==> src/rtl/pfb_pkg.sv <==
`default_nettype none
// ----------------------------------------------------------------------------
// pfb_pkg
// Shared types and constants for the page framebuffer scanout block.
// ----------------------------------------------------------------------------
package pfb_pkg;

  localparam int PAGE_COUNT  = 8;
  localparam int PAGE_WIDTH  = 128;
  localparam int PAD_TICKS   = 56;
  localparam int FILL_TICKS  = 19200;

  localparam int STORE_DEPTH = 1024;
  localparam int ADDR_W      = $clog2(STORE_DEPTH);
  localparam int CLR_W       = $clog2(STORE_DEPTH + 1);
  localparam int PAIRS       = PAGE_WIDTH / 2;
  localparam int ROW_TICKS   = PAIRS + PAD_TICKS;
  localparam int ROW_W       = $clog2(ROW_TICKS + 1);
  localparam int PAGE_W      = (PAGE_COUNT > 1) ? $clog2(PAGE_COUNT) : 1;
  localparam int FILL_W      = $clog2(FILL_TICKS + 1);

  localparam logic [2:0] CMD_WRITE = 3'd0;
  localparam logic [2:0] CMD_PAINT = 3'd1;
  localparam logic [2:0] CMD_BLANK = 3'd2;
  localparam logic [2:0] CMD_ALLON = 3'd3;
  localparam logic [2:0] CMD_TICK  = 3'd4;

  typedef enum logic [1:0] {
    MODE_IDLE,
    MODE_PAINT,
    MODE_TRAILER,
    MODE_FILL
  } mode_t;

  typedef struct packed {
    logic [2:0] cmd;
    logic [9:0] byte_address;
    logic [7:0] byte_value;
    logic [7:0] trailer_high;
    logic [7:0] trailer_low;
  } in_t;

  typedef struct packed {
    logic data_select;
    logic line_even;
    logic line_odd;
    logic clock_pulse;
    logic sequence_end;
    logic busy_res;
  } out_t;

  // pin update issued by the controller for one beat
  typedef struct packed {
    logic       dc_wr;
    logic       dc;
    logic       ln_wr;
    logic       ln_ram;
    logic       even;
    logic       odd;
    logic [2:0] bit_sel;
    logic       pulse;
    logic       end_seq;
    logic       busy;
  } ctl_t;

endpackage
`default_nettype wire

==> src/rtl/pfb_out.sv <==
`default_nettype none
// ----------------------------------------------------------------------------
// pfb_out
// Issue register and result register: applies the pin update of each beat,
// picks pixel bits from the store read data and holds the result beat.
// ----------------------------------------------------------------------------
module pfb_out (
  input  wire logic           clk,
  input  wire logic           rst_n,
  input  wire logic           accept,
  input  wire pfb_pkg::ctl_t  ctl,
  input  wire logic [7:0]     rdata_a,
  input  wire logic [7:0]     rdata_b,
  input  wire logic           out_stall,
  output logic                s1_free,
  output logic                out_valid,
  output pfb_pkg::out_t       out_data
);

  import pfb_pkg::*;

  ctl_t ctl_r;
  logic s1_valid_r, s1_valid_nxt;
  logic out_valid_r, out_valid_nxt;
  out_t out_r, out_nxt;
  logic dc_r, even_r, odd_r;
  logic dc_nxt, even_nxt, odd_nxt;
  logic s1_adv;
  logic move;

  assign s1_adv        = !out_valid_r || !out_stall;
  assign s1_free       = !s1_valid_r || s1_adv;
  assign move          = s1_valid_r && s1_adv;
  assign s1_valid_nxt  = accept || (s1_valid_r && !s1_adv);
  assign out_valid_nxt = s1_adv ? s1_valid_r : out_valid_r;

  always_comb begin
    dc_nxt   = ctl_r.dc_wr ? ctl_r.dc : dc_r;
    even_nxt = even_r;
    odd_nxt  = odd_r;
    if (ctl_r.ln_wr) begin
      if (ctl_r.ln_ram) begin
        even_nxt = rdata_a[ctl_r.bit_sel];
        odd_nxt  = rdata_b[ctl_r.bit_sel];
      end else begin
        even_nxt = ctl_r.even;
        odd_nxt  = ctl_r.odd;
      end
    end
    out_nxt.data_select  = dc_nxt;
    out_nxt.line_even    = even_nxt;
    out_nxt.line_odd     = odd_nxt;
    out_nxt.clock_pulse  = ctl_r.pulse;
    out_nxt.sequence_end = ctl_r.end_seq;
    out_nxt.busy_res     = ctl_r.busy;
  end

  always_ff @(posedge clk) begin
    if (!rst_n) begin
      s1_valid_r  <= 1'b0;
      out_valid_r <= 1'b0;
      dc_r        <= 1'b0;
      even_r      <= 1'b0;
      odd_r       <= 1'b0;
    end else begin
      s1_valid_r  <= s1_valid_nxt;
      out_valid_r <= out_valid_nxt;
      if (move) begin
        dc_r   <= dc_nxt;
        even_r <= even_nxt;
        odd_r  <= odd_nxt;
      end
    end
  end

  always_ff @(posedge clk) begin
    if (accept) begin
      ctl_r <= ctl;
    end
    if (move) begin
      out_r <= out_nxt;
    end
  end

  assign out_valid = out_valid_r;
  assign out_data  = out_r;

  a_end_has_pulse: assert property (@(posedge clk) disable iff (!rst_n)
    (out_valid_r && out_r.sequence_end) |-> out_r.clock_pulse)
    else $error("sequence end without clock pulse");

  a_pulse_busy: assert property (@(posedge clk) disable iff (!rst_n)
    (out_valid_r && out_r.clock_pulse) |-> out_r.busy_res)
    else $error("clock pulse while idle");

  a_s1_held: assert property (@(posedge clk) disable iff (!rst_n)
    (s1_valid_r && !s1_adv) |=> (s1_valid_r && $stable(ctl_r)))
    else $error("issue stage lost a held beat");

endmodule
`default_nettype wire

==> config.mk <==
export PLATFORM = sky130hd
export DESIGN_NAME = pfb_out
export DESIGN_NICKNAME = d
export VERILOG_FILES = /design/src/rtl/pfb_pkg.sv /design/src/rtl/pfb_out.sv
export SDC_FILE = /design/constraint.sdc
export NUM_CORES = 1
export LEC_CHECK = 0
export ABC_AREA = 1
export BUFFER_PORTS_ARGS = -buffer_cell sky130_fd_sc_hd__buf_2
export CAP_MARGIN = 20
export CORE_MARGIN = 4
export CORE_UTILIZATION = 52
export CTS_BUF_LIST = sky130_fd_sc_hd__clkbuf_8
export CTS_CLUSTER_SIZE = 12
export DETAILED_ROUTE_END_ITERATION = 6
export PLACE_DENSITY = 0.9
export SLEW_MARGIN = 30
export SYNTH_ARGS = -nofsm -noshare
export SYNTH_HDL_FRONTEND = slang
export SYNTH_SLANG_ARGS = --single-unit
==> constraint.sdc <==
create_clock -name clk -period 3.3 [get_ports clk]
set_input_delay 0.33 -clock clk [delete_from_list [all_inputs] [get_ports clk]]
set_output_delay 0.33 -clock clk [all_outputs]
set_load 0.02 [all_outputs]
* After elaboration in Yosys (flattened, before gate mapping)
Cells that the tools add are included.
** Word-level totals
- Register bits :: 23
- Input bits :: 32
- Output and inout bits :: 8
** Cells by class
- Magnitude comparators :: 1
- Muxes and demuxes :: 9
- Reductions and logical operators :: 9
** Operators by type and width (count)
- $mux W1 :: 7
- $bmux W1 S3 :: 2
- $logic_not A1 Y1 :: 4
- $lt A3 B4 Y1 const B :: 1
- $logic_or A1 B1 Y1 :: 3
- $logic_and A1 B1 Y1 :: 2

* Depth between registers and ports, before layout
- Depth in word-level cells :: 5
- Gate-level depth with buffers :: 9
- Gate-level depth less buffers :: 8

* Worst setup path after synthesis
Ideal clock, no wire load.
- Path type :: register to register
- Start point :: reg out_valid_r, in the netlist out_valid
- End point :: reg out_r, in the netlist out_data[0] (enable)
- Setup time :: 0.376 ns
- Arrival time :: 0.944 ns
- Setup slack :: 1.980 ns
- Stages on the path, launching flop included :: 4
- Period minus slack after synthesis :: 1.320 ns
- Cell sequence :: dfxtp_1 > nand2_1 > inv_1 > nor2_1
** Between the ends
- Word-level cells in the longest chain between the ends :: 3
** RTL lines
- from (decl) :: RTL line pfb_out.sv:24 : logic out_valid_r, out_valid_nxt;
- from (signal assigned) :: RTL line pfb_out.sv:67 : out_valid_r <= out_valid_nxt;
- $logic_not A1 Y1 :: RTL line pfb_out.sv:31 : assign s1_adv = !out_valid_r || !out_stall;
- $logic_or A1 B1 Y1 :: RTL line pfb_out.sv:31
- $logic_and A1 B1 Y1 :: RTL line pfb_out.sv:33 : assign move = s1_valid_r && s1_adv;
- named net move :: RTL line pfb_out.sv:29 : logic move;
- to (signal assigned) :: RTL line pfb_out.sv:81 : out_r <= out_nxt;
- to (decl) :: RTL line pfb_out.sv:25 : out_t out_r, out_nxt;
The timed path passes the listed nets, and every way through them passes these cells.
A chain may end at the register's enable or synchronous reset.

* Final worst setup path
- Start point :: reg out_valid_r, in the netlist out_valid
- End point :: reg dc_r
** Between the ends
- Word-level cells in the longest chain between the ends :: 3
** RTL lines
- $logic_not A1 Y1 :: RTL line pfb_out.sv:31
- $logic_or A1 B1 Y1 :: RTL line pfb_out.sv:31
- $logic_and A1 B1 Y1 :: RTL line pfb_out.sv:33
- named net move :: RTL line pfb_out.sv:29
- to (signal assigned) :: RTL line pfb_out.sv:69 : dc_r <= dc_nxt;
- to (decl) :: RTL line pfb_out.sv:26 : logic dc_r, even_r, odd_r;
The timed path passes the listed nets, and every way through them passes these cells.

==> results.yml <==
critical_path:
  cpPeakStageDelay_ns: 0.59
  crit_path_end_kind: "flop"
  reg2regPathDepth: 6
  crit_slowest_cell: "nor2_1"
  timing.reg2reg.setup_slack_ns: 1.82
  crit_chain: "nand2_1 > inv_1 > nor2_1 > nor2_1 > a21oi_1 > nor2_1"
  r2r-end: "dc_r"
  critical_path_class: "reg2reg"
  critical_path_required_ns: 3.46
  r2r-start: "out_valid"
  arrival_ns: 1.64
  start_kind: "flop"
  cp_common_cell: "nor2_1"
  crit_path_max_fanout: 12
yosys:
  synth.area.top_cells: "edfxtp_1 (55%), dfxtp_1 (10%), inv_1 (8.8%)"
  synth_top_cell_area_share: 0.5489
  netlist_area_sq_um: 984.7
  syn_nets: 134
  synthDistinctLibCells: 13
  synth-seq-cells: 23
  synth_area_per_cell_sq_um: 9.654
  yosysTopAreaCell: "edfxtp_1"
  yosysWarnings: 0
  synth_cells: 102
  seq_area_frac_synth: 0.6506
final_layout:
  diodes: 0
  finalNonFillerCells: 169
  syn_to_final_growth_pct: 26.43
  final-seq-area_sq_um: 640.6
  fillers: 143
  multi_input_area_sq_um: 240.2
  drive_above_1_share: 0.3125
  layout.nets: 177
  final_util: 0.7057
floorplan:
  coreArea_sq_mm: 0.001764
  io_pins: 40
  die_area_sq_mm: 0.002654
  die_width_um: 51.52
  rows: 15
  initial_utilization: 0.5582
  dieHeight_um: 51.52
run:
  drv_cap: 0
timing:
  maxSlewHeadroom: 0.4827
  timing.final.ws_setup_ns: 1.816
  min_period_ns: 1.484
  maxSlewViolCount: 0
  tightest_slew_ns: 0.7731
  setup_violations: 0
  timing.fmax_ghz: 0.6739
  skew_ns: 0.003665
  setup_tns_ns: 0
  post-route-period-util: 0.4497
  grt_setup_unrepaired: "false"
  hold_violations: 0
clocking:
  clockBufferDepth: 2
  cts_setup_buffers: 0
  worstSkewPairLatency_ns: 0.26
  cts.sinks: 23
  ctsResizeCount: 0
  clk_root_buffer_cell: "clkbuf_8"
  htreeDepth: 1
  cts_tree: "built"
  postCtsHoldBufs: 0
  path_clk_slew_ns: 0.07
  cts_buffers: 3
routing:
  drc: 0
  top_layer: "met4"
  dr_wl_met2_um: 924
  drtIter0Drc: 5
  wl_per_cell_um: 10.36
  met1_length_um: 708
  vias_per_cell: 4.645
  postRouteAntennaNets: 0
  first_pass_iters: 4
  met3_wirelength_um: 110
  vias: 785
  wirelength_mm: 1.751
place:
  io_buffers: 39
  dpl_worst_slack_ns: 1.808
  place.gp.congestion: 0.6700
  dp_hpwl_mm: 1.376
  dp.cells: 165
hold_path:
  min_from: "ctl[10]"
  min_path_type: "in2reg"
  hold_depth: 1
  min_to: "ctl_r[10]"
grt:
  grt_pass1_vias: 718
  grt_start_max_net_pins: 14
  antenna_found_initial: 0
  track_usage: 0.1431
  overflow: 0
  grt_first_pass_wirelength_mm: 2.780
pwr:
  switchingPower_mw: 0.1301
  p_per_area_mw_per_mm2: 467.1
  p_seq_frac: 0.597
  comb_power_share: 0.126
  total_power_mw: 0.5815
  p_clk_frac: 0.277
  p_leak_nw: 0.6292
  p_int_mw: 0.4515
  switching_share: 0.2236
  vdd_drop_max_v: 0.0004243
status:
  status: "finished clean"
[final cells by class]
class                           count  area share
Tap cell                           25     0.02513
Sequential cell                    23      0.5146
Inverter                           24     0.07437
Clock buffer                        3     0.03317
Timing Repair Buffer               39      0.1568
Clock inverter                      1    0.003015
Multi-Input combinational cell     54      0.1930
[critical path: cells and delay by family, from the launching register on]
| family | cells | cell delay [ns] |
|---|---|---|
| compound gates | 1 | 0.17 |
| buf+inv | 1 | 0.05 |
| flops | 1 | 0.31 |
| simple gates | 4 | 0.84 |
[how the worst max path moves through the flow]
| stage | from | endpoint | slack, ns | cells after the start |
|---|---|---|---|---|
| 3_5_place_dp | out_stall | out_data[3] | 1.81 | 4 |
| 5_1_grt | out_valid | even_r | 1.61 | 5 |
| 3_3_place_gp | out_stall | out_data[3] | 1.87 | 4 |
| 4_1_cts | out_valid | dc_r | 1.82 | 6 |
| 6_report | out_valid | dc_r | 1.82 | 6 |
| 2_1_floorplan | out_valid | out_data[0] | 1.98 | 3 |
[metal layers]
layer / GRT usage / up-vias
met5: 0 / -
met4: 0.05240 / 0
met3: 0.03725 / 2
met2: 0.2691 / 22
met1: 0.1513 / 354
li1: - / 407
[synthesized netlist by cell type]
master,instances
or2_2,2
inv_4,1
a21oi_1,7
or2_0,2
edfxtp_1,18
o21ai_1,1
nand2_1,21
nand3_1,12
nor2_1,7
dfxtp_1,5
buf_6,1
o21ai_0,2
inv_1,23
[stage by stage]
stage	hold slack, ns	cell area (sq um)
2_1_floorplan	0.4003	984.7
3_3_place_gp	0.4202	1200
3_5_place_dp	0.4063	1200
4_1_cts	0.2380	1245
5_1_grt	0.2340	1245
6_report	0.2441	1245
[layout by cell type, fill, tap and decap left out]
master    count
nand3_1      12
buf_2        39
inv_4         1
o21ai_0       2
a21oi_1       7
clkbuf_8      3
nor2_1        7
nand2_1      21
dfxtp_1       5
o21ai_1       1
edfxtp_1     18
or2_0         2
or2_2         2
inv_1        24
[state kept, by name (all words and copies together), names as in the netlist]
name and cells:
ctl_r 12, out_data 6, dc_r 1, even_r 1
odd_r 1, out_valid 1, s1_valid_r 1
[logic make-up after synthesis]
group                  synth area share
AOI/OAI and AO/OA               0.05082
buffers and inverters            0.1055
DFF                              0.6506
and+or+nand+nor                  0.1931
[power by group through the flow]
stage               Clock, mW  Sequential (mW)  Combinational, mW
floorplan                   0            0.355             0.0397
global placement            0            0.352             0.0695
detailed placement          0            0.353             0.0731
CTS                     0.167            0.347             0.0740
global route            0.178            0.349             0.0840
finish                  0.161            0.347             0.0732
(Power assumes the default switching activity.)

◆ Description of the task ◆
Precisely the lines between those holding "master,instances" and "buffers and inverters", inclusive, are to be reproduced from the listing above, with nothing added.

◆ Response ◆
master,instances
or2_2,2
inv_4,1
a21oi_1,7
or2_0,2
edfxtp_1,18
o21ai_1,1
nand2_1,21
nand3_1,12
nor2_1,7
dfxtp_1,5
buf_6,1
o21ai_0,2
inv_1,23
[stage by stage]
stage	hold slack, ns	cell area (sq um)
2_1_floorplan	0.4003	984.7
3_3_place_gp	0.4202	1200
3_5_place_dp	0.4063	1200
4_1_cts	0.2380	1245
5_1_grt	0.2340	1245
6_report	0.2441	1245
[layout by cell type, fill, tap and decap left out]
master    count
nand3_1      12
buf_2        39
inv_4         1
o21ai_0       2
a21oi_1       7
clkbuf_8      3
nor2_1        7
nand2_1      21
dfxtp_1       5
o21ai_1       1
edfxtp_1     18
or2_0         2
or2_2         2
inv_1        24
[state kept, by name (all words and copies together), names as in the netlist]
name and cells:
ctl_r 12, out_data 6, dc_r 1, even_r 1
odd_r 1, out_valid 1, s1_valid_r 1
[logic make-up after synthesis]
group                  synth area share
AOI/OAI and AO/OA               0.05082
buffers and inverters            0.1055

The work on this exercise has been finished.